Johnson y su deprimente equipo de la planta 4 se dibuja en su mente. Hacía tiempo que había olvidado a esa rata rastrera.

—Sí, señor —admite satisfecho—. Son decisiones duras que un directivo debe tomar. Demostrar iniciativa y mano dura, antes de que la tormenta acontezca, es crucial en el mundo empresarial.

—Me alegra ver que coincidimos en ese respecto —responde con tono malicioso el accionista—. Así me será más sencillo hacerle comprender la razón de porqué está aquí —a Wellington no le gusta su forma de hablar, ni su mirada oscura. Algo no va bien.

—Su salud —interviene otro—, díganos, ¿en qué condiciones está?

Esa pregunta se instala en el sistema nervioso de Wellington provocándole un shock de forma automática. Sus músculos se tensan y la mano con la sujeta la copa aprieta ésta con fuerza en un acto reflejo. Inquieto, se remueve en su asiento.

—No... No comprendo la pregunta, señor —titubea.

—Tenemos serios indicios de que está usted gravemente enfermo, Montgomery —interviene el primer accionista—. Fuentes fiables y hechos innegables nos lo confirman.

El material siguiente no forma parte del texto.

File: src/perf_pkg.sv
// Shared state encodings, counter IDs and widths for the performance monitor
package perf_pkg;

  // Fetch unit states, code 3 unused
  typedef enum logic [1:0] {
    IFU_START       = 2'd0,
    IFU_WAIT_ICACHE = 2'd1,
    IFU_WAIT_IBUF   = 2'd2
  } ifu_state_e;

  typedef enum logic [1:0] {
    IC_IDLE      = 2'd0,
    IC_LOOKUP    = 2'd1,
    IC_MISS_REQ  = 2'd2,
    IC_MISS_WAIT = 2'd3
  } icache_state_e;

  typedef enum logic [1:0] {
    LSU_IDLE   = 2'd0,
    LSU_LD_REQ = 2'd1,
    LSU_LD_RSP = 2'd2,
    LSU_RESP   = 2'd3
  } lsu_state_e;

  // Code 7 unused
  typedef enum logic [2:0] {
    DC_IDLE        = 3'd0,
    DC_LOOKUP      = 3'd1,
    DC_STORE_WRITE = 3'd2,
    DC_WB_REQ      = 3'd3,
    DC_MISS_REQ    = 3'd4,
    DC_WAIT_REFILL = 3'd5,
    DC_RESP        = 3'd6
  } dcache_state_e;

  // Counter IDs, the value is the read address
  typedef enum logic [5:0] {
    CTR_CYCLES, CTR_COMMIT_CYCLES, CTR_COMMIT_INSTRS, CTR_NOCOMMIT_CYCLES,
    CTR_FE_EMPTY, CTR_FE_STALL, CTR_DEC_STALL, CTR_ROB_FULL, CTR_ISSUE_FULL,
    CTR_ALU_FULL, CTR_BRU_FULL, CTR_LSU_FULL, CTR_CSR_FULL, CTR_SB_FULL,
    CTR_ICACHE_MISS_CYCLES, CTR_DCACHE_MISS_CYCLES, CTR_FLUSH,
    CTR_ICACHE_MISS_REQS, CTR_DCACHE_MISS_REQS,
    CTR_IFU_START, CTR_IFU_WAIT_ICACHE, CTR_IFU_WAIT_IBUF,
    CTR_IC_IDLE, CTR_IC_LOOKUP, CTR_IC_MISS_REQ, CTR_IC_MISS_WAIT,
    CTR_LSU_IDLE, CTR_LSU_LD_REQ, CTR_LSU_LD_RSP, CTR_LSU_RESP,
    CTR_DC_IDLE, CTR_DC_LOOKUP, CTR_DC_STORE_WRITE, CTR_DC_WB_REQ,
    CTR_DC_MISS_REQ, CTR_DC_WAIT_REFILL, CTR_DC_RESP
  } perf_ctr_e;

  localparam int NUM_CTRS   = 37;
  localparam int CTR_ADDR_W = 6;

  // Pipeline event bits cover NOCOMMIT_CYCLES up to DCACHE_MISS_REQS,
  // commit cycles travel as commit_any
  localparam int NUM_STALL_EVT  = 16;
  localparam int STALL_EVT_BASE = 3;

  // Occupancy bits cover IFU_START up to DC_RESP
  localparam int NUM_STATE_EVT  = 18;
  localparam int STATE_EVT_BASE = 19;

  localparam int SB_ALLOC_W = 4;

endpackage

File: src/perf_event_if.sv
// Per-cycle event levels passed from the event decoders to the counter bank
`timescale 1ns/10ps

interface perf_event_if
  import perf_pkg::*;
#(
  parameter int NRET = 2
);

  localparam int CW = $clog2(NRET + 1);

  logic [NUM_STALL_EVT-1:0] stall_evt;
  logic                     commit_any;
  logic [CW-1:0]            commit_count;
  logic [NUM_STATE_EVT-1:0] state_evt;

  modport pipe_src (
    output stall_evt,
    output commit_any,
    output commit_count
  );

  modport state_src (output state_evt);

  modport sink (input stall_evt, input commit_any, input commit_count, input state_evt);

endinterface

File: src/pipe_event_decode.sv
// Decodes core pipeline status levels into stall/miss event bits and the commit count
`timescale 1ns/10ps

module pipe_event_decode
  import perf_pkg::*;
#(
  parameter int NRET = 2
) (
  input  logic [NRET-1:0]       commit_valid_i,
  input  logic                  ibuf_valid_i,
  input  logic                  ibuf_ready_i,
  input  logic                  dec_in_valid_i,
  input  logic                  dec_in_ready_i,
  input  logic                  dispatch_valid_i,
  input  logic                  rob_ready_i,
  input  logic                  issue_ready_i,
  input  logic                  alu_can_accept_i,
  input  logic                  bru_can_accept_i,
  input  logic                  lsu_can_accept_i,
  input  logic                  csr_can_accept_i,
  input  logic [SB_ALLOC_W-1:0] sb_alloc_req_i,
  input  logic                  sb_alloc_ready_i,
  input  logic                  icache_miss_valid_i,
  input  logic                  icache_miss_ready_i,
  input  logic                  dcache_miss_valid_i,
  input  logic                  dcache_miss_ready_i,
  input  logic                  flush_i,
  perf_event_if.pipe_src        evt
);

  localparam int CW = $clog2(NRET + 1);
  localparam int B  = STALL_EVT_BASE;

  logic                     commit_any;
  logic                     disp_ok;
  logic [CW-1:0]            commit_cnt;
  logic [NUM_STALL_EVT-1:0] stall;

  assign commit_any = |commit_valid_i;

  // Unit-full events only count once the ROB has accepted
  assign disp_ok = dispatch_valid_i && rob_ready_i;

  always_comb begin
    commit_cnt = '0;
    for (int i = 0; i < NRET; i++) begin
      commit_cnt = commit_cnt + CW'(commit_valid_i[i]);
    end
  end

  always_comb begin
    stall = '0;
    stall[CTR_NOCOMMIT_CYCLES - B]    = !commit_any;
    stall[CTR_FE_EMPTY - B]           = !ibuf_valid_i;
    stall[CTR_FE_STALL - B]           = ibuf_valid_i && !ibuf_ready_i;
    stall[CTR_DEC_STALL - B]          = dec_in_valid_i && !dec_in_ready_i;
    stall[CTR_ROB_FULL - B]           = dispatch_valid_i && !rob_ready_i;
    stall[CTR_ISSUE_FULL - B]         = disp_ok && !issue_ready_i;
    stall[CTR_ALU_FULL - B]           = disp_ok && !alu_can_accept_i;
    stall[CTR_BRU_FULL - B]           = disp_ok && !bru_can_accept_i;
    stall[CTR_LSU_FULL - B]           = disp_ok && !lsu_can_accept_i;
    stall[CTR_CSR_FULL - B]           = disp_ok && !csr_can_accept_i;
    stall[CTR_SB_FULL - B]            = (|sb_alloc_req_i) && !sb_alloc_ready_i;
    stall[CTR_ICACHE_MISS_CYCLES - B] = icache_miss_valid_i && !icache_miss_ready_i;
    stall[CTR_DCACHE_MISS_CYCLES - B] = dcache_miss_valid_i && !dcache_miss_ready_i;
    stall[CTR_FLUSH - B]              = flush_i;
    // Requests count whether or not the memory side is ready
    stall[CTR_ICACHE_MISS_REQS - B]   = icache_miss_valid_i;
    stall[CTR_DCACHE_MISS_REQS - B]   = dcache_miss_valid_i;
  end

  assign evt.stall_evt    = stall;
  assign evt.commit_any   = commit_any;
  assign evt.commit_count = commit_cnt;

endmodule

File: src/flat_wrapper.sv
// flat-port wrapper written by rule: the top's interface ports become plain ports
module pipe_event_decode_flat import perf_pkg::*;
#(
  parameter int NRET = 2
)
  (commit_valid_i, ibuf_valid_i, ibuf_ready_i, dec_in_valid_i, dec_in_ready_i, dispatch_valid_i, rob_ready_i, issue_ready_i, alu_can_accept_i, bru_can_accept_i, lsu_can_accept_i, csr_can_accept_i, sb_alloc_req_i, sb_alloc_ready_i, icache_miss_valid_i, icache_miss_ready_i, dcache_miss_valid_i, dcache_miss_ready_i, flush_i, evt_stall_evt, evt_commit_any, evt_commit_count);
  perf_event_if #(.NRET(NRET)) evt_i ();
  input  logic [NRET-1:0] commit_valid_i;
  input  logic ibuf_valid_i;
  input  logic ibuf_ready_i;
  input  logic dec_in_valid_i;
  input  logic dec_in_ready_i;
  input  logic dispatch_valid_i;
  input  logic rob_ready_i;
  input  logic issue_ready_i;
  input  logic alu_can_accept_i;
  input  logic bru_can_accept_i;
  input  logic lsu_can_accept_i;
  input  logic csr_can_accept_i;
  input  logic [SB_ALLOC_W-1:0] sb_alloc_req_i;
  input  logic sb_alloc_ready_i;
  input  logic icache_miss_valid_i;
  input  logic icache_miss_ready_i;
  input  logic dcache_miss_valid_i;
  input  logic dcache_miss_ready_i;
  input  logic flush_i;
  output wire logic [$bits(evt_i.stall_evt)-1:0] evt_stall_evt;
  output wire logic [$bits(evt_i.commit_any)-1:0] evt_commit_any;
  output wire logic [$bits(evt_i.commit_count)-1:0] evt_commit_count;
  assign evt_stall_evt = evt_i.stall_evt;
  assign evt_commit_any = evt_i.commit_any;
  assign evt_commit_count = evt_i.commit_count;
  pipe_event_decode #(.NRET(NRET)) u_core (.commit_valid_i(commit_valid_i), .ibuf_valid_i(ibuf_valid_i), .ibuf_ready_i(ibuf_ready_i), .dec_in_valid_i(dec_in_valid_i), .dec_in_ready_i(dec_in_ready_i), .dispatch_valid_i(dispatch_valid_i), .rob_ready_i(rob_ready_i), .issue_ready_i(issue_ready_i), .alu_can_accept_i(alu_can_accept_i), .bru_can_accept_i(bru_can_accept_i), .lsu_can_accept_i(lsu_can_accept_i), .csr_can_accept_i(csr_can_accept_i), .sb_alloc_req_i(sb_alloc_req_i), .sb_alloc_ready_i(sb_alloc_ready_i), .icache_miss_valid_i(icache_miss_valid_i), .icache_miss_ready_i(icache_miss_ready_i), .dcache_miss_valid_i(dcache_miss_valid_i), .dcache_miss_ready_i(dcache_miss_ready_i), .flush_i(flush_i), .evt(evt_i));
endmodule
File: config.mk
export PLATFORM = sky130hd
export DESIGN_NAME = pipe_event_decode_flat
export DESIGN_NICKNAME = d
export VERILOG_FILES = /design/src/perf_pkg.sv /design/src/perf_event_if.sv /design/src/pipe_event_decode.sv /design/src/flat_wrapper.sv
export SDC_FILE = /design/constraint.sdc
export NUM_CORES = 1
export LEC_CHECK = 0
export ABC_AREA = 1
export BUFFER_PORTS_ARGS = -buffer_cell sky130_fd_sc_hd__buf_2
export CAP_MARGIN = 5
export CORE_AREA = 2 2 39 41
export DETAILED_ROUTE_END_ITERATION = 8
export DIE_AREA = 0 0 41 43
export SLEW_MARGIN = 20
export SYNTH_ARGS = -nofsm -noshare
export SYNTH_HDL_FRONTEND = slang
export SYNTH_SLANG_ARGS = --single-unit
File: constraint.sdc
create_clock -name vclk -period 0.8
set_clock_uncertainty 0.2 [all_clocks]
set_input_delay 0.04 -clock vclk [all_inputs]
set_output_delay 0.04 -clock vclk [all_outputs]
set_load 0.005 [all_outputs]
==> results of run 1 <==
-- critical path, cell delays in order --
cell and delay, ns:
buf_6 0.09, inv_1 0.08, ha_4 0.20, buf_2 0.12
-- cell usage in the layout (no fill, tap or decap) --
cell type and count:
a21oi_1 1, inv_2 1, buf_2 39, nand2_2 1, inv_1 7, buf_6 1, ha_4 1, ha_1 1
nor2_1 12
-- cell families after synthesis --
kind of cell,Yosys count,synth area share (%)
AOI/OAI and AO/OA,1,3.73
buffers and inverters,11,39.3
adders and majority gates,2,18.7
and+or+nand+nor,13,38.3
-- where the power goes --
group | switching (uW) | leakage [uW] | total (uW) | internal (uW)
logic | 60.0 | 0.000254 | 146 | 86.5
clock network | 0 | 0 | 0 | 0
registers | 0 | 0 | 0 | 0
-- area by class of cell --
class	instances	area share [%]
Inverter	8	8.57
Timing Repair Buffer	40	58.9
Multi-Input combinational cell	16	26.8
Tap cell	16	5.71
-- per-layer routing --
layer / part of all wire, % / vias to the layer above / wire length, um / global-route usage, %
li1: - / 146 / - / -
met1: 33 / 114 / 187 / 6.65
met2: 56 / 16 / 318 / 11.3
met3: 11 / 0 / 65 / 1.05
met4: 0 / 0 / 0 / 2.00
met5: 0 / - / 0 / 0
-- metrics by stage --
step           power [uW]  hold WS, ns  instance area [um2]  util [%]
6_report              146       -0.120                  350      25.3
5_1_grt               169       -0.120                  350      25.3
4_1_cts               142       -0.120                  338      24.4
3_5_place_dp          138       -0.120                  332      24.0
3_3_place_gp          136       -0.120                  332      24.0
2_1_floorplan        51.8      -0.0924                  134         -
-- timing repair --
action | CTS | global route
endpoints found under the hold margin | 1 | 1
cloned | 0 | 0
setup endpoints to repair | 1 | 1
gates resized for setup | 1 | 2
pin swaps | 1 | 1
-- synth_stat cells, drive strengths merged --
library cell,instances
buf,3
ha,2
a21oi,1
inv,8
nor2,12
nand2,1
-- how the worst min path moves through the flow --
stage / slack, ns / endpoint / from
finish: -0.12 / evt_stall_evt[13] / flush_i
global route: -0.12 / evt_stall_evt[13] / flush_i
CTS: -0.12 / evt_stall_evt[13] / flush_i
detailed placement: -0.12 / evt_stall_evt[13] / flush_i
global placement: -0.12 / evt_stall_evt[13] / flush_i
floorplan: -0.09 / evt_stall_evt[10] / sb_alloc_ready_i
==> metrics.cfg, run 1 <==
[cells_and_area]
nNetsFinal=91
multi_input_area_um2=93.8
diodes=0
drive_above_1_share_pct=67.2
area_growth_pct=162
fillerInstances=164
n_clock_buffer=0
seq_cell_count=0
ff_latch_area_um2=0
instances_no_fill=80

[route]
post-route-drc-count=0
drtIter0Drc=1
drt-pass1-iter-count=4
via_per_inst=3.45
avgRoutedWirePerCell_um=7.14
ant_nets=0
totalWireLength_um=571
num_vias=276

[power_and_ir_drop]
peakVddDrop_v=0.000112
power_density_mw_per_mm2=418
power.leakage_uw=0.000254

[worst_setup_path]
critPathCaptureType=primary output
cp-start-kind=input pin
crit_type=input pin to primary output
cp.arrival_ns=0.53
cp_max_fo=2
crit_required_ns=0.56
endpoint=evt_commit_count[0]
crit_start=commit_valid_i[1]

[global_routing]
grt_start_max_net_pins=6
grt_use_total_pct=6.19
grt_pass1_vias=231
antenna_found_initial=0
overflow=0
grt_pass1_wl_um=834

[floorplan]
coreArea_mm2=0.00138
die_h_um=43
pin_count=42
die-area_mm2=0.00176
rows=14
start_util_pct=9.67
die_x_um=41

[timing]
period_minus_slack_ns=0.772
tightest_slew_ns=0.0940
setup_violations=0
relSlewSlack_pct=93.7
drv_slew=0
setup_ws_ns=0.0280
fin_setup_tns_ns=0
max_freq_ghz=1.30
fin_crit_sh_pct=96.5
finalHoldViolCount=1
hold_ws_ns=-0.120

[logic_synthesis]
syn_inst=27
yosysTopAreaCellShare_pct=33.6
netlist_area_um2=134
synth.distinct_cells=6
yosysWarnings=0
synthTopCellsByArea=nor2_1 34%, inv_1 22%, ha_1 19%
synth-seq-area-share_pct=0
syn-num-nets=52
yosys.area.top_type=nor2_1
avgSynthCellArea_um2=4.96

[placement]
io_buffers=40
dp_hpwl_um=494
place.gp.congestion=0.666
dp.cells=80
dp_slack_ns=-0.0108

[clocking]
postCtsSetupBuffers=0

[outcome]
outcome=complete, but fails checks
violations=hold timing

[run]
cap_violations=0

[min_path]
hp-class=input pin to primary output
hold_depth=0

Power figures use the tool's default switching activity.
==> run 2: changes to the inputs <==
--- a/config.mk
+++ b/config.mk
@@ -5,7 +5,6 @@
 export SDC_FILE = /design/constraint.sdc
 export NUM_CORES = 1
 export LEC_CHECK = 0
-export ABC_AREA = 1
 export BUFFER_PORTS_ARGS = -buffer_cell sky130_fd_sc_hd__buf_2
 export CAP_MARGIN = 5
 export CORE_AREA = 2 2 39 41
==> run 2 against run 1 <==
  * The flow still finishes with violations (hold timing)
  * Final cell count fell by 6.3%
  * Wire length down 6.3%
  * Non-clock buffer count is the same
  * Count of clock-buffer cells in the layout did not move
  * Total power increased by 7.7%
  * Critical path depth unchanged
  * Final area up 6.8%
  * Maximum frequency shrank 3.4%
  * Die area unchanged
  * Largest cell class unchanged
  * Largest power group unchanged
  * Highest routed layer unchanged
==> metrics.cfg, run 2 <==
[route]
drt-pass1-iter-count=2  ; -2
via_per_inst=3.49  ; +1.3%
num_vias=262  ; -5.1%
totalWireLength_um=535  ; -6.3%
post-route-drc-count=0  ; unchanged
drtIter0Drc=2  ; +1
avgRoutedWirePerCell_um=7.13  ; about the same
ant_nets=0  ; unchanged

[cells_and_area]
fillerInstances=149  ; -9.1%
area_growth_pct=202
seq_cell_count=0  ; unchanged
nNetsFinal=86  ; -5.5%
finalInstanceArea_um2=374  ; +6.8%
final_cell_mix=36 x buf_2, 7 x nor2_1, 4 x nor2b_1, 4 x buf_6, 3 x inv_1
final_common_cell=buf_2
ff_latch_area_um2=0  ; unchanged
diodes=0  ; unchanged
n_clock_buffer=0  ; unchanged
drive_above_1_share_pct=72.9  ; +5.7 points
instances_no_fill=75  ; -6.3%

[logic_synthesis]
syn-num-nets=47  ; -9.6%
synthTopCellsByArea=nor2_1 21%, ha_1 20%, nor2b_1 20%
yosysTopAreaCellShare_pct=21.2  ; -12 points
synth.distinct_cells=7  ; +1
netlist_area_um2=124  ; -7.5%
yosys.area.top_type=nor2_1
syn_inst=22  ; -19%
ys_top_cells_by_count=7 x nor2_1, 4 x inv_1, 4 x nor2b_1
yosysWarnings=0  ; unchanged
avgSynthCellArea_um2=5.63  ; +14%
yosysMostFrequentCell=nor2_1
synth-seq-area-share_pct=0  ; unchanged

[timing]
hold_ws_ns=-0.120  ; -0.0000380 ns
max_freq_ghz=1.25  ; -3.4%
finalHoldViolCount=1  ; unchanged
drv_slew=0  ; unchanged
setup_violations=0  ; unchanged
relSlewSlack_pct=87.9  ; -5.8 points
period_minus_slack_ns=0.799  ; +0.0274 ns
fin_crit_sh_pct=99.9  ; +3.4 points
tightest_slew_ns=0.180  ; +0.0860 ns
rsz0062_at_grt=true

[placement]
place.gp.congestion=0.634  ; -4.8%
dp.cells=75  ; -6.3%
dp_hpwl_um=468  ; -5.1%
dpl_cell_area_um2=322  ; -3.0%
io_buffers=40  ; unchanged

[worst_setup_path]
crit_slowest_cell=nor4_4
cp-start-kind=input pin
crit_chain=buf_6 > nor4_4 > nor2_1 > buf_2
crit_buf_inv=2  ; -1
critPathCaptureType=primary output
slowest_delay_ns=0.25  ; +0.05 ns
cp_max_fo=1  ; -1
crit_type=input pin to primary output
crit_family=simple AND/OR/NAND/NOR gates
cp.arrival_ns=0.56  ; +0.03 ns
crit_required_ns=0.56  ; about the same

[floorplan]
die_h_um=43  ; unchanged
die_x_um=41  ; unchanged
pin_count=42  ; unchanged
rows=14  ; unchanged
start_util_pct=8.95  ; -0.72 points
die-area_mm2=0.00176  ; unchanged
coreArea_mm2=0.00138  ; unchanged

[power_and_ir_drop]
power.leakage_uw=0.000238  ; -6.2%
clkPwrFrac_pct=0  ; unchanged
swShare_pct=38.5  ; -2.5 points
seqPwrFrac_pct=0  ; unchanged
peakVddDrop_v=0.000148  ; +32%
switching_power_uw=60.7  ; +1.2%
internal-power_uw=97.1  ; +12%
p_comb_share_pct=100.0  ; about the same
power_density_mw_per_mm2=422  ; +0.89%

[global_routing]
antenna_found_initial=0  ; unchanged
grt_pass1_vias=217  ; -6.1%
overflow=0  ; unchanged
grt_pass1_wl_um=738  ; -12%
grt_start_max_net_pins=6  ; unchanged
grt_use_total_pct=5.39  ; -0.80 points

[outcome]
violations=hold timing
outcome=complete, but fails checks

[min_path]
hp-class=input pin to primary output

[run]
cap_violations=0  ; unchanged

run 2: timing repair:
action	CTS	global route
buffers inserted	0	0
gates resized for setup	3	5
setup endpoints to repair	2	2
hold endpoints to repair	1	1
pin swaps	3	3
run 2: cell families (layout without fill, tap and decap cells):
group	Yosys count	in the layout	share of synthesized area (%)
AND/OR/NAND/NOR	13	13	49.5
buffers and inverters	7	44	30.3
adder cells (fa/ha/maj)	2	2	20.2
run 2: final timing paths:
| check | start | to | slack, ns | depth (start not counted) |
|---|---|---|---|---|
| worst max-delay path | sb_alloc_req_i[0] | evt_stall_evt[10] | 0.0006 | 4 |
| worst min-delay path | flush_i | evt_stall_evt[13] | -0.12 | 0 |
run 2: layout make-up:
cell class	instances	area (um2)	share of cell area (%)
Inverter	4	15.0	4.01
Timing Repair Buffer	40	225	60.2
Multi-Input combinational cell	15	114	30.4
Tap cell	16	20.0	5.35
run 2: metal layers:
layer	vias up	track usage (%)	part of all wire, %
met1	116	4.43	29
met2	9	12.5	63
met5	-	0	0
li1	137	-	-
met4	0	0	0
met3	0	0	7.7
run 2: stage by stage:
stage / setup TNS [ns] / utilization [%] / power, uW / worst slack [ns]
after floorplan: 0 / - / 49.0 / 0.203
after global placement: 0 / 23.2 / 130 / 0.000362
after detailed placement: -0.0221 / 23.2 / 134 / -0.0156
after CTS: -0.00399 / 24.6 / 143 / -0.00399
after global routing: -0.0277 / 27.0 / 179 / -0.0277
final: 0 / 27.0 / 158 / 0.000592
run 2: power by group through the flow:
stage                     registers, uW  clock network, uW  logic, uW
final                                 0                  0        158
after CTS                             0                  0        143
after floorplan                       0                  0       49.0
after global routing                  0                  0        179
after global placement                0                  0        130
after detailed placement              0                  0        134
==> run 3: changes to the inputs <==
--- a/config.mk
+++ b/config.mk
@@ -5,11 +5,11 @@
 export SDC_FILE = /design/constraint.sdc
 export NUM_CORES = 1
 export LEC_CHECK = 0
-export BUFFER_PORTS_ARGS = -buffer_cell sky130_fd_sc_hd__buf_2
 export CAP_MARGIN = 5
 export CORE_AREA = 2 2 39 41
 export DETAILED_ROUTE_END_ITERATION = 8
 export DIE_AREA = 0 0 41 43
+export DONT_BUFFER_PORTS = 1
 export SLEW_MARGIN = 20
 export SYNTH_ARGS = -nofsm -noshare
 export SYNTH_HDL_FRONTEND = slang
==> run 3 against run 2 <==
  * Via count fell by 51%
  * Wire length fell by 46%
  * Critical path type unchanged
  * Global-route usage fell by 2.7 points
  * Largest power group unchanged
  * Core utilization fell by 18 points
  * The run still ends with hold timing left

Wellington queda enmudecido. ¿Cómo es posible? Había tomado todas las precauciones posibles. Había eliminado todo rastro de médicos, hospitalizaciones, recetas médicas. Había untado a todo el que le había diagnosticado para que no hablaran. Nadie lo sabía. Nadie en el mundo. Excepto James. Y Máxima...

¿Sería capaz? ¿Sería capaz de traicionarlo de esa forma tan vil? ¿Después de que se ofreció a ayudarla? Quizás sólo fue una maniobra para cubrir sus huellas en este maquiavélico complot. Quizás el rencor y las ansias de venganza son más grandes que cualquier corazón humano.

No. No es posible. Ella no. No la ve capaz. Ella no le haría algo así. Al menos no conscientemente. Pero no puede obviar el hecho de con quien vive. De con quien comparte casa, cama y una vida. Ella no se lo contaría a esos hombres, pero sí podía habérselo contado a él... Ese bastardo...

—Señor Wellington —le llama la atención su verdugo—. ¿No es cierto que estuvo usted hospitalizado en la clínica privada Hugh Oswald los días diez y once de este mes? ­—lo inquiere—. ¿No es cierto que sufrió usted un ataque en las instalaciones de esta empresa momentos antes de ese hecho? —continúa incansable ante la falta de respuesta—. ¿No es cierto que viene cada día a trabajar bajo los efectos de fuertes sedantes que afectan a su conducta y raciocinio? Una empleada de la limpieza dice haberle visto sudoroso y desorientado a altas horas de la noche, tirado sobre la alfombra de su despacho y oliendo a alcohol. ¿No es cierto, señor Wellington, que padece usted Huntington?